The JASCO paper introduces an innovative model that advances the text-to-music generation domain, employing Flow Matching and hybrid conditioning to enable detailed control over music generation. The model's integration of symbolic and audio inputs through advanced conditioning mechanisms presents a pioneering approach that enhances the quality and versatility of generated music. The samples showcased on the demo page demonstrate impressively good performance, adhering well to the specified controls.

While the paper is generally well-written and informative, there are areas where further details could enhance understanding and application:

In Section 3.1, the paper would benefit from a more detailed explanation of why specific pre-trained models such as the multi-F0 classifier, the source separation model, and the melody extraction models were selected. For example, it could provide some discussions on their performance metrics, computational efficiency, or effectiveness in diverse settings. Additionally, elaborating on any adaptations made to integrate these pre-trained models into the JASCO framework would be useful. Similarly in Section 3.3, it would be helpful if the paper clarifies why the ODE solver was chosen for the inference process.

In Section 3.1 Audio, the process for converting discrete tokens back into continuous vectors needs clarification. Is this achieved through interpolation or direct mapping? Furthermore, I am curious about why the authors choose the continuous latent representation converted from the first codebook, rather than using the continuous latent tensor directly from the EnCodec model.

In Section 3.2 on Inpainting/Outpainting, the term 'Outpainting' is used without a definition, which might lead to confusion.

In Section 4.1, the paper could include more details about the human study, such as the number of raters involved and the number of samples each assessed.

In Section 5, it would be helpful if the paper addressed the limitations or common errors associated with those pre-trained models within the JASCO system. For example, how might the errors in chord extraction or melody extraction affect the final generations?

One minor correction in Table 2, I am not sure what "Mld(clf)" refers to?

You might also want to fix title "Mo\ˆ usai" in reference [4] "F. Schneider, O. Kamal, Z. Jin, and B. Schölkopf, “Mo\ˆ usai: Text-to-music generation with long-context latent diffusion,” arXiv preprint arXiv:2301.11757, 2023."


Author description of changes:

We would like to thank all the reviewers for their insightful reviews.

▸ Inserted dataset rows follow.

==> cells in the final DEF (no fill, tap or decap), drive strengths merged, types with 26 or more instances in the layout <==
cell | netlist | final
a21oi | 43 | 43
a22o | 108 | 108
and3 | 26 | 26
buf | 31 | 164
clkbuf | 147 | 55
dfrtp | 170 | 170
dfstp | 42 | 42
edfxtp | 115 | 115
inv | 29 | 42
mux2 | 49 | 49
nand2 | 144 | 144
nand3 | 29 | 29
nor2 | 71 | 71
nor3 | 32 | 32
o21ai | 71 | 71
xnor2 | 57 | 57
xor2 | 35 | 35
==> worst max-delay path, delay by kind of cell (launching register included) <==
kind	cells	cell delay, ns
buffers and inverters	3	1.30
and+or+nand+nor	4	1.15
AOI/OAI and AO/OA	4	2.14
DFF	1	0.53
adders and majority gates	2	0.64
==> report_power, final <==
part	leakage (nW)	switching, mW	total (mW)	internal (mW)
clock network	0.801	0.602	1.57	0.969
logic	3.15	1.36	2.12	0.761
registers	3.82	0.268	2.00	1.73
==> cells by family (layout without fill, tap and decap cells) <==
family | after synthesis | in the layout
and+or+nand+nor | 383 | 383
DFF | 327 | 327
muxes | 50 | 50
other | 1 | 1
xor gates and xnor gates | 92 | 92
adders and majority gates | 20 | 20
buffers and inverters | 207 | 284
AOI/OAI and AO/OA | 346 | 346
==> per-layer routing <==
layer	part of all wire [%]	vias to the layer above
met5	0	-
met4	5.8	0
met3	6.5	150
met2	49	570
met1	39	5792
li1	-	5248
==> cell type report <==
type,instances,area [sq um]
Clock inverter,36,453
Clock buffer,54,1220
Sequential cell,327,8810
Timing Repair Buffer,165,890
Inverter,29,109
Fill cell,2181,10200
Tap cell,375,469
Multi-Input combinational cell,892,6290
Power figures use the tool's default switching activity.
### src/hw/rtl/tbs_pkg.sv
// ---------------------------------------------------------------------------
// tbs_pkg
// Shared types, codes and sizes for the token bucket traffic shaper.
// ---------------------------------------------------------------------------
package tbs_pkg;

  localparam int QUEUE_DEPTH_DEF = 16;
  localparam int BUCKET_DEPTH    = 16;
  localparam int MAX_RESULTS     = 16;
  localparam int BURST_W         = $clog2(MAX_RESULTS);

  localparam int OP_W   = 2;
  localparam int ID_W   = 8;
  localparam int KIND_W = 3;
  localparam int CNT_W  = 5;
  localparam int LIM_W  = 5;

  localparam int APB_DW = 32;
  localparam int APB_AW = 3;

  localparam logic [OP_W-1:0] OP_ARRIVE   = 2'd0;
  localparam logic [OP_W-1:0] OP_TOKEN    = 2'd1;
  localparam logic [OP_W-1:0] OP_DISPATCH = 2'd2;
  localparam logic [OP_W-1:0] OP_STATUS   = 2'd3;

  localparam logic [KIND_W-1:0] KIND_SENT     = 3'd0;
  localparam logic [KIND_W-1:0] KIND_ACCEPTED = 3'd1;
  localparam logic [KIND_W-1:0] KIND_DROPPED  = 3'd2;
  localparam logic [KIND_W-1:0] KIND_STATUS   = 3'd3;
  localparam logic [KIND_W-1:0] KIND_NONE     = 3'd4;

  localparam logic REG_INGRESS_LIMIT = 1'b0;
  localparam logic REG_TOKEN_LIMIT   = 1'b1;

  localparam logic [LIM_W-1:0] LIMIT_RESET = 5'd16;

  typedef struct packed {
    logic [LIM_W-1:0] ingress_limit;
    logic [LIM_W-1:0] token_limit;
  } cfg_t;

endpackage
--- config.mk ---
export PLATFORM = sky130hd
export DESIGN_NAME = pulse_width_code_transmitter_flat
export DESIGN_NICKNAME = d
export VERILOG_FILES = /design/src/pwct_pkg.sv /design/src/pwct_chan_if.sv /design/src/pwct_csr.sv /design/src/pwct_seq.sv /design/src/pulse_width_code_transmitter.sv /design/src/flat_wrapper.sv
export SDC_FILE = /design/constraint.sdc
export NUM_CORES = 1
export LEC_CHECK = 0
export ABC_AREA = 1
export BUFFER_PORTS_ARGS = -buffer_cell sky130_fd_sc_hd__buf_2
export CAP_MARGIN = 20
export CORE_UTILIZATION = 60
export CTS_CLUSTER_SIZE = 12
export DETAILED_ROUTE_END_ITERATION = 10
export PLACE_DENSITY = 0.92
export SLEW_MARGIN = 20
export SYNTH_ARGS = -nofsm -noshare
export SYNTH_HDL_FRONTEND = slang
export SYNTH_SLANG_ARGS = --single-unit
export TNS_END_PERCENT = 20
--- constraint.sdc ---
create_clock -name clock -period 4.2 [get_ports clock]
set_input_delay 0.84 -clock clock [delete_from_list [all_inputs] [get_ports clock]]
set_output_delay 0.84 -clock clock [all_outputs]
set_load 0.02 [all_outputs]
--- src/pwct_pkg.sv ---
`timescale 1ns / 1ps

package pwct_pkg;

   // fixed field widths
   localparam int CODE_W     = 64;
   localparam int COUNT_W    = 7;
   localparam int REPEAT_W   = 8;
   localparam int TICK_W     = 16;
   localparam int CSR_IDX_W  = 3;
   localparam int CSR_DATA_W = 16;

   // register indexes
   localparam logic [CSR_IDX_W-1:0] CSR_REPEAT_COUNT = 3'd0;
   localparam logic [CSR_IDX_W-1:0] CSR_HEADER_TICKS = 3'd1;
   localparam logic [CSR_IDX_W-1:0] CSR_SHORT_TICKS  = 3'd2;
   localparam logic [CSR_IDX_W-1:0] CSR_LONG_TICKS   = 3'd3;
   localparam logic [CSR_IDX_W-1:0] CSR_GAP_TICKS    = 3'd4;

   // register defaults
   localparam logic [REPEAT_W-1:0] RESET_REPEAT_COUNT = 8'd1;
   localparam logic [TICK_W-1:0]   RESET_HEADER_TICKS = 16'd6437;
   localparam logic [TICK_W-1:0]   RESET_SHORT_TICKS  = 16'd350;
   localparam logic [TICK_W-1:0]   RESET_LONG_TICKS   = 16'd700;
   localparam logic [TICK_W-1:0]   RESET_GAP_TICKS    = 16'd30000;

   // command codes
   localparam logic CMD_TICK  = 1'b0;
   localparam logic CMD_START = 1'b1;

   // sequencer phases
   localparam logic [1:0] PH_IDLE   = 2'd0;
   localparam logic [1:0] PH_HEADER = 2'd1;
   localparam logic [1:0] PH_BITS   = 2'd2;
   localparam logic [1:0] PH_GAP    = 2'd3;

   typedef struct packed {
      logic              cmd;
      logic [CODE_W-1:0] code_value;
      logic [COUNT_W-1:0] bit_count;
   } req_payload_type;

   typedef struct packed {
      logic line_level;
      logic busy_res;
      logic rejected;
   } rsp_payload_type;

   typedef struct packed {
      logic [REPEAT_W-1:0] repeat_count;
      logic [TICK_W-1:0]   header_ticks;
      logic [TICK_W-1:0]   short_ticks;
      logic [TICK_W-1:0]   long_ticks;
      logic [TICK_W-1:0]   gap_ticks;
   } cfg_type;

endpackage

--- src/pwct_chan_if.sv ---
`timescale 1ns / 1ps

interface pwct_chan_if
   import pwct_pkg::*;
#(
   parameter type payload_type = logic
) ();
   logic        valid;
   logic        ready;
   payload_type payload;

   modport source (output valid, output payload, input ready);
   modport sink (input valid, input payload, output ready);
endinterface

--- src/pwct_csr.sv ---
`timescale 1ns / 1ps

module pwct_csr
   import pwct_pkg::*;
(
   input  logic                  clock,
   input  logic                  reset,
   input  logic                  csr_we,
   input  logic [CSR_IDX_W-1:0]  csr_index,
   input  logic [CSR_DATA_W-1:0] csr_wdata,
   output cfg_type               cfg
);

   cfg_type cfg_ff;
   cfg_type cfg_in;

   // write decode, unknown indexes dropped
   always_comb begin
      cfg_in = cfg_ff;
      if (csr_we) begin
         case (csr_index)
            CSR_REPEAT_COUNT: cfg_in.repeat_count = csr_wdata[REPEAT_W-1:0];
            CSR_HEADER_TICKS: cfg_in.header_ticks = csr_wdata[TICK_W-1:0];
            CSR_SHORT_TICKS:  cfg_in.short_ticks  = csr_wdata[TICK_W-1:0];
            CSR_LONG_TICKS:   cfg_in.long_ticks   = csr_wdata[TICK_W-1:0];
            CSR_GAP_TICKS:    cfg_in.gap_ticks    = csr_wdata[TICK_W-1:0];
            default:          cfg_in = cfg_ff;
         endcase
      end
   end

   always_ff @(posedge clock) begin
      if (reset) begin
         cfg_ff.repeat_count <= RESET_REPEAT_COUNT;
         cfg_ff.header_ticks <= RESET_HEADER_TICKS;
         cfg_ff.short_ticks  <= RESET_SHORT_TICKS;
         cfg_ff.long_ticks   <= RESET_LONG_TICKS;
         cfg_ff.gap_ticks    <= RESET_GAP_TICKS;
      end else begin
         cfg_ff <= cfg_in;
      end
   end

   assign cfg = cfg_ff;

endmodule

--- src/pwct_seq.sv ---
`timescale 1ns / 1ps

module pwct_seq
   import pwct_pkg::*;
#(
   parameter int CODE_BITS  = 64,
   parameter int TIMER_BITS = 16
) (
   input  logic            clock,
   input  logic            reset,
   input  logic            step,
   input  req_payload_type item,
   input  cfg_type         cfg,
   output rsp_payload_type result
);

   localparam int CNT_W   = $clog2(CODE_BITS + 1);
   localparam int IDX_W   = $clog2(CODE_BITS);
   localparam int PAD_W   = 1 << IDX_W;
   localparam int LOAD_W  = (TIMER_BITS > TICK_W) ? TIMER_BITS : TICK_W;
   localparam logic [LOAD_W-1:0] TIMER_MAX = LOAD_W'((64'd1 << TIMER_BITS) - 64'd1);

   logic [1:0]            phase_ff, phase_in;
   logic [TIMER_BITS-1:0] time_left_ff, time_left_in;
   logic [CNT_W-1:0]      bit_index_ff, bit_index_in;
   logic [REPEAT_W-1:0]   repeats_left_ff, repeats_left_in;
   logic [CODE_BITS-1:0]  code_store_ff, code_store_in;
   logic [CNT_W-1:0]      stored_count_ff, stored_count_in;
   logic                  level_ff, level_in;
   logic                  rej;

   logic [PAD_W-1:0]      code_pad;
   logic [CNT_W-1:0]      bits_left;
   logic [CNT_W-1:0]      sel_pos;
   logic                  sel_bit;
   logic [TICK_W-1:0]     seg_ticks;

   // segment length saturated to the timer
   function automatic logic [TIMER_BITS-1:0] sat_load(input logic [TICK_W-1:0] v);
      logic [LOAD_W-1:0] ext;
      ext = LOAD_W'(v);
      if (ext > TIMER_MAX) begin
         sat_load = TIMER_MAX[TIMER_BITS-1:0];
      end else begin
         sat_load = ext[TIMER_BITS-1:0];
      end
   endfunction

   // bit that the next bit segment sends
   assign code_pad  = PAD_W'(code_store_ff);
   assign bits_left = bit_index_ff - CNT_W'(1);
   assign sel_pos   = (phase_ff == PH_HEADER) ? stored_count_ff - CNT_W'(1)
                                              : bits_left - CNT_W'(1);
   assign sel_bit   = code_pad[sel_pos[IDX_W-1:0]];
   assign seg_ticks = sel_bit ? cfg.long_ticks : cfg.short_ticks;

   // next state for one request
   always_comb begin
      phase_in        = phase_ff;
      time_left_in    = time_left_ff;
      bit_index_in    = bit_index_ff;
      repeats_left_in = repeats_left_ff;
      code_store_in   = code_store_ff;
      stored_count_in = stored_count_ff;
      level_in        = level_ff;
      rej             = 1'b0;
      if (item.cmd == CMD_START) begin
         if (phase_ff != PH_IDLE) begin
            rej = 1'b1;
         end else if (cfg.repeat_count != '0) begin
            code_store_in   = item.code_value[CODE_BITS-1:0];
            stored_count_in = (item.bit_count > COUNT_W'(CODE_BITS)) ? CNT_W'(CODE_BITS)
                                                                     : CNT_W'(item.bit_count);
            repeats_left_in = cfg.repeat_count;
            bit_index_in    = '0;
            phase_in        = PH_HEADER;
            level_in        = 1'b1;
            time_left_in    = sat_load(cfg.header_ticks);
         end
      end else if (phase_ff != PH_IDLE) begin
         if (time_left_ff > TIMER_BITS'(1)) begin
            time_left_in = time_left_ff - TIMER_BITS'(1);
         end else begin
            case (phase_ff)
               PH_HEADER: begin
                  if (stored_count_ff == '0) begin
                     phase_in     = PH_GAP;
                     level_in     = 1'b0;
                     time_left_in = sat_load(cfg.gap_ticks);
                  end else begin
                     phase_in     = PH_BITS;
                     bit_index_in = stored_count_ff;
                     level_in     = 1'b0;
                     time_left_in = sat_load(seg_ticks);
                  end
               end
               PH_BITS: begin
                  bit_index_in = bits_left;
                  if (bits_left == '0) begin
                     phase_in     = PH_GAP;
                     level_in     = 1'b0;
                     time_left_in = sat_load(cfg.gap_ticks);
                  end else begin
                     level_in     = ~level_ff;
                     time_left_in = sat_load(seg_ticks);
                  end
               end
               PH_GAP: begin
                  repeats_left_in = repeats_left_ff - REPEAT_W'(1);
                  if (repeats_left_in == '0) begin
                     phase_in     = PH_IDLE;
                     level_in     = 1'b0;
                     time_left_in = '0;
                     bit_index_in = '0;
                  end else begin
                     phase_in     = PH_HEADER;
                     level_in     = 1'b1;
                     time_left_in = sat_load(cfg.header_ticks);
                  end
               end
               default: begin
                  phase_in = phase_ff;
               end
            endcase
         end
      end
   end

   // sequencer state
   always_ff @(posedge clock) begin
      if (reset) begin
         phase_ff        <= PH_IDLE;
         time_left_ff    <= '0;
         bit_index_ff    <= '0;
         repeats_left_ff <= '0;
         code_store_ff   <= '0;
         stored_count_ff <= '0;
         level_ff        <= 1'b0;
      end else if (step) begin
         phase_ff        <= phase_in;
         time_left_ff    <= time_left_in;
         bit_index_ff    <= bit_index_in;
         repeats_left_ff <= repeats_left_in;
         code_store_ff   <= code_store_in;
         stored_count_ff <= stored_count_in;
         level_ff        <= level_in;
      end
   end

   // answer for this request
   assign result.line_level = level_in;
   assign result.busy_res   = (phase_in != PH_IDLE);
   assign result.rejected   = rej;

   // line is low whenever nothing is being sent
   a_idle_low: assert property (@(posedge clock) disable iff (reset)
      phase_ff == PH_IDLE |-> !level_ff)
      else $error("line high while idle");

   // header always drives the line high
   a_header_high: assert property (@(posedge clock) disable iff (reset)
      phase_ff == PH_HEADER |-> level_ff)
      else $error("line low during header");

   // bit counter stays within the loaded code
   a_bit_range: assert property (@(posedge clock) disable iff (reset)
      phase_ff == PH_BITS |-> (bit_index_ff != '0) && (bit_index_ff <= stored_count_ff))
      else $error("bit index out of range");

   // a rejected start never disturbs a running frame
   a_reject_busy: assert property (@(posedge clock) disable iff (reset)
      step && rej |=> (phase_ff == $past(phase_ff)) && (time_left_ff == $past(time_left_ff)))
      else $error("rejected start changed state");

endmodule

--- src/pulse_width_code_transmitter.sv ---
`timescale 1ns / 1ps
// path: an accepted request is held in the input register, its result in the
//   result register; a result that is not taken holds back the input register
// throughput: one request per cycle unless the output stalls; single-pass update
// reset: synchronous, active high; registers return to their defaults,
//   line low and idle, both pipeline stages empty

module pulse_width_code_transmitter
   import pwct_pkg::*;
#(
   parameter int CODE_BITS  = 64,
   parameter int TIMER_BITS = 16
) (
   input  logic                  clock,
   input  logic                  reset,
   pwct_chan_if.sink             req_chan,
   pwct_chan_if.source           rsp_chan,
   input  logic                  csr_we,
   input  logic [CSR_IDX_W-1:0]  csr_index,
   input  logic [CSR_DATA_W-1:0] csr_wdata
);

   cfg_type         cfg;
   logic            s1_valid_ff, s1_valid_in;
   req_payload_type s1_item_ff;
   logic            rsp_valid_ff, rsp_valid_in;
   rsp_payload_type rsp_item_ff;
   rsp_payload_type seq_result;
   logic            advance;
   logic            req_take;

   pwct_csr u_csr (
      .clock     (clock),
      .reset     (reset),
      .csr_we    (csr_we),
      .csr_index (csr_index),
      .csr_wdata (csr_wdata),
      .cfg       (cfg)
   );

   pwct_seq #(
      .CODE_BITS  (CODE_BITS),
      .TIMER_BITS (TIMER_BITS)
   ) u_seq (
      .clock  (clock),
      .reset  (reset),
      .step   (advance),
      .item   (s1_item_ff),
      .cfg    (cfg),
      .result (seq_result)
   );

   // pipeline flow control
   assign advance        = s1_valid_ff && (!rsp_valid_ff || rsp_chan.ready);
   assign req_chan.ready = !s1_valid_ff || advance;
   assign req_take       = req_chan.valid && req_chan.ready;

   always_comb begin
      s1_valid_in = s1_valid_ff;
      if (req_take) begin
         s1_valid_in = 1'b1;
      end else if (advance) begin
         s1_valid_in = 1'b0;
      end
      rsp_valid_in = rsp_valid_ff;
      if (advance) begin
         rsp_valid_in = 1'b1;
      end else if (rsp_chan.ready) begin
         rsp_valid_in = 1'b0;
      end
   end

   // valid bits
   always_ff @(posedge clock) begin
      if (reset) begin
         s1_valid_ff  <= 1'b0;
         rsp_valid_ff <= 1'b0;
      end else begin
         s1_valid_ff  <= s1_valid_in;
         rsp_valid_ff <= rsp_valid_in;
      end
   end

   // payload registers
   always_ff @(posedge clock) begin
      if (req_take) begin
         s1_item_ff <= req_chan.payload;
      end
      if (advance) begin
         rsp_item_ff <= seq_result;
      end
   end

   assign rsp_chan.valid   = rsp_valid_ff;
   assign rsp_chan.payload = rsp_item_ff;

endmodule

--- src/flat_wrapper.sv ---
// flat-port wrapper written by rule: the top's interface ports become plain ports
module pulse_width_code_transmitter_flat import pwct_pkg::*;
#(
   parameter int CODE_BITS  = 64,
   parameter int TIMER_BITS = 16
)
  (clock, reset, csr_we, csr_index, csr_wdata, req_chan_valid, req_chan_payload, req_chan_ready, rsp_chan_valid, rsp_chan_payload, rsp_chan_ready);
  pwct_chan_if #(.payload_type(req_payload_type)) req_chan_i ();
  pwct_chan_if #(.payload_type(rsp_payload_type)) rsp_chan_i ();
  input  logic clock;
  input  logic reset;
  input  logic csr_we;
  input  logic [CSR_IDX_W-1:0] csr_index;
  input  logic [CSR_DATA_W-1:0] csr_wdata;
  input wire logic [$bits(req_chan_i.valid)-1:0] req_chan_valid;
  input wire logic [$bits(req_chan_i.payload)-1:0] req_chan_payload;
  output wire logic [$bits(req_chan_i.ready)-1:0] req_chan_ready;
  output wire logic [$bits(rsp_chan_i.valid)-1:0] rsp_chan_valid;
  output wire logic [$bits(rsp_chan_i.payload)-1:0] rsp_chan_payload;
  input wire logic [$bits(rsp_chan_i.ready)-1:0] rsp_chan_ready;
  assign req_chan_i.valid = req_chan_valid;
  assign req_chan_i.payload = req_chan_payload;
  assign req_chan_ready = req_chan_i.ready;
  assign rsp_chan_valid = rsp_chan_i.valid;
  assign rsp_chan_payload = rsp_chan_i.payload;
  assign rsp_chan_i.ready = rsp_chan_ready;
  pulse_width_code_transmitter #(.CODE_BITS(CODE_BITS), .TIMER_BITS(TIMER_BITS)) u_core (.clock(clock), .reset(reset), .req_chan(req_chan_i), .rsp_chan(rsp_chan_i), .csr_we(csr_we), .csr_index(csr_index), .csr_wdata(csr_wdata));
endmodule
* After elaboration in Yosys (flattened, before gate mapping)
Cells that the tools add are included.
** Cells by class
- Add/sub/neg operators :: 5
- Multipliers :: 0
- Divide/modulo/power cells :: 0
- Magnitude comparators :: 6
- Equality and inequality tests :: 11
- Shift operators :: 0
- Mux-type cells :: 53
- Bitwise operators :: 2
- Reduce and logical (&&, ||, !) cells :: 29
** Operator list (count)
- 16-bit two-way mux :: 12
- 7-bit two-way mux :: 8
- 16-bit > comparator, second input constant :: 3
- 8-bit two-way mux :: 6
- 16-bit case mux with 3 select lines :: 1
- 7-bit case mux with 3 select lines :: 1
- 16-bit by 1-bit > comparator with 1-bit output, second input constant :: 1
- 16-bit by 1-bit subtractor with 16-bit output, second input constant :: 1
- 1-bit two-way mux :: 15
- 7-bit logical NOT :: 2
- 2-bit nonzero test :: 7
- 2-bit two-way mux :: 6
- 6-bit by 1-bit subtractor with 6-bit output, second input constant :: 2
- 2-bit AND reduction :: 5
- 8-bit logical NOT :: 1
- 8-bit AND reduction :: 1
- 8-bit nonzero test :: 1
- 8-bit by 1-bit subtractor with 8-bit output, second input constant :: 1
- 7-bit > comparator, second input constant :: 1
- 6-bit by 7-bit less-than comparator with 1-bit output, second input constant :: 1
- 7-bit by 1-bit subtractor with 7-bit output, second input constant :: 1
- 1-bit binary-select mux with 6-bit select :: 1
- 3-bit by 2-bit equality test with 1-bit output, second input constant :: 2
- 6-bit two-way mux :: 1
- other kinds (19) :: 25
** Word-level totals
- Register bits after elaboration :: 254
- Bits in latches :: 0
- RAM bits :: 0
- ROM bits :: 0
- Input bits :: 96
- Word-level logic and storage cells :: 126
- Memories kept :: 0

* Logic depth before layout (Yosys ltp)
- Depth in word-level cells :: 13
- Gate-level depth with buffers :: 28

* Modules after synthesis
A second synthesis with hierarchy kept.
** Unflattened totals
- Cells, all modules :: 1629
- Area, all modules :: 12140.4 µm²
** Modules (own cells, without submodules)
- pwct_seq :: times used 1, cells each 1146, area each 6984.2 µm², seq. area each 2102.0 µm²
- pwct_csr :: times used 1, cells each 396, area each 2812.7 µm², seq. area each 1441.4 µm²
- pulse_width_code_transmitter :: times used 1, cells each 87, area each 2343.5 µm², seq. area each 2292.2 µm²

* Worst setup path after synthesis
Ideal clock, no wire load.
- Kind :: reg2reg
- Start point :: register u_core.u_seq.phase_ff[1]
- End point :: register u_core.u_seq.time_left_ff[9]
- Library setup time :: 0.132 ns
- Arrival :: 3.227 ns
- Required time :: 4.068 ns
- Slack :: 0.841 ns
- Stages on the path, launching flop included :: 29
- Path buffers :: 6
- Period minus slack after synthesis :: 3.359 ns
- Cell sequence :: dfxtp_1 inv_1 ha_1 inv_2 buf_6 nand2_1 nand2_1 buf_4 buf_6 ha_1 buf_2 inv_1 clkbuf_1 nand3_1 nand2_1 nand2_1 nand3_1 nand3_1 nand3_4 nand2_4 buf_6 nand2_1 nand3_1 a21oi_1 nand2_1 nand2_1 nand2_1 nand2_1 a21oi_1
** Between the ends
- Cells in the longest elaborated chain, start to end :: 12
- Elaborated cells on any way between the ends :: 21
** Ends and longest elaborated chain
- start: declaration :: RTL line pwct_seq.sv:23 : logic [1:0] phase_ff, phase_in;
- start signal: assignment :: RTL line pwct_seq.sv:140 : phase_ff <= phase_in;
- 2-bit by 1-bit equality test with 1-bit output :: RTL line pwct_seq.sv:52, pwct_seq.sv:84
- 6-bit two-way mux :: RTL line pwct_seq.sv:52 : assign sel_pos = (phase_ff == PH_HEADER) ? stored_count_ff - CNT_W'(1)
- 1-bit binary-select mux with 6-bit select :: RTL line pwct_seq.sv:54 : assign sel_bit = code_pad[sel_pos[IDX_W-1:0]];
- 1-bit two-way mux (implied by the code) :: RTL line pwct_seq.sv:54
- 16-bit two-way mux :: RTL line pwct_seq.sv:55 : assign seg_ticks = sel_bit ? cfg.long_ticks : cfg.short_ticks;
- 16-bit > comparator :: RTL line pwct_seq.sv:42 : if (ext > TIMER_MAX) begin
- 16-bit two-way mux :: RTL line pwct_seq.sv:42
- 16-bit two-way mux (on tied branches) :: RTL line pwct_seq.sv:99, pwct_seq.sv:86
- 16-bit case mux with 3 select lines :: RTL line pwct_seq.sv:84 : case (phase_ff)
- 16-bit two-way mux :: RTL line pwct_seq.sv:81 : if (time_left_ff > TIMER_BITS'(1)) begin
- 16-bit two-way mux :: RTL line pwct_seq.sv:80 : end else if (phase_ff != PH_IDLE) begin
- 16-bit two-way mux :: RTL line pwct_seq.sv:67 : if (item.cmd == CMD_START) begin
- end signal: assignment :: RTL line pwct_seq.sv:141 : time_left_ff <= time_left_in;
- end: declaration :: RTL line pwct_seq.sv:24 : logic [TIMER_BITS-1:0] time_left_ff, time_left_in;
Parallel ways exist; a longest one is shown, timed or not. The select of a mux whose other input is x is not followed.
A chain may end at the register's enable or synchronous reset.

* Final worst setup path
- Start point :: register u_core.u_seq.phase_ff[1]
- End point :: register u_core.u_seq.time_left_ff[2]
Same word-level chain as after synthesis.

In this Camera-Ready version we did our best to address most of the highlighted reviewer notes: - Added a clear enumeration of our main contributions at the end of the introduction part. - Added details regarding the amount of raters that took part in our human evaluation. -Added intuition to the information bottleneck design choices (why we use the continuous latent of the first codebook and discard all other). - Made clarifications regarding concepts and notations such as 'Outpainting' or 'MLD(clf)'. - Fixed invalid citation and grammar.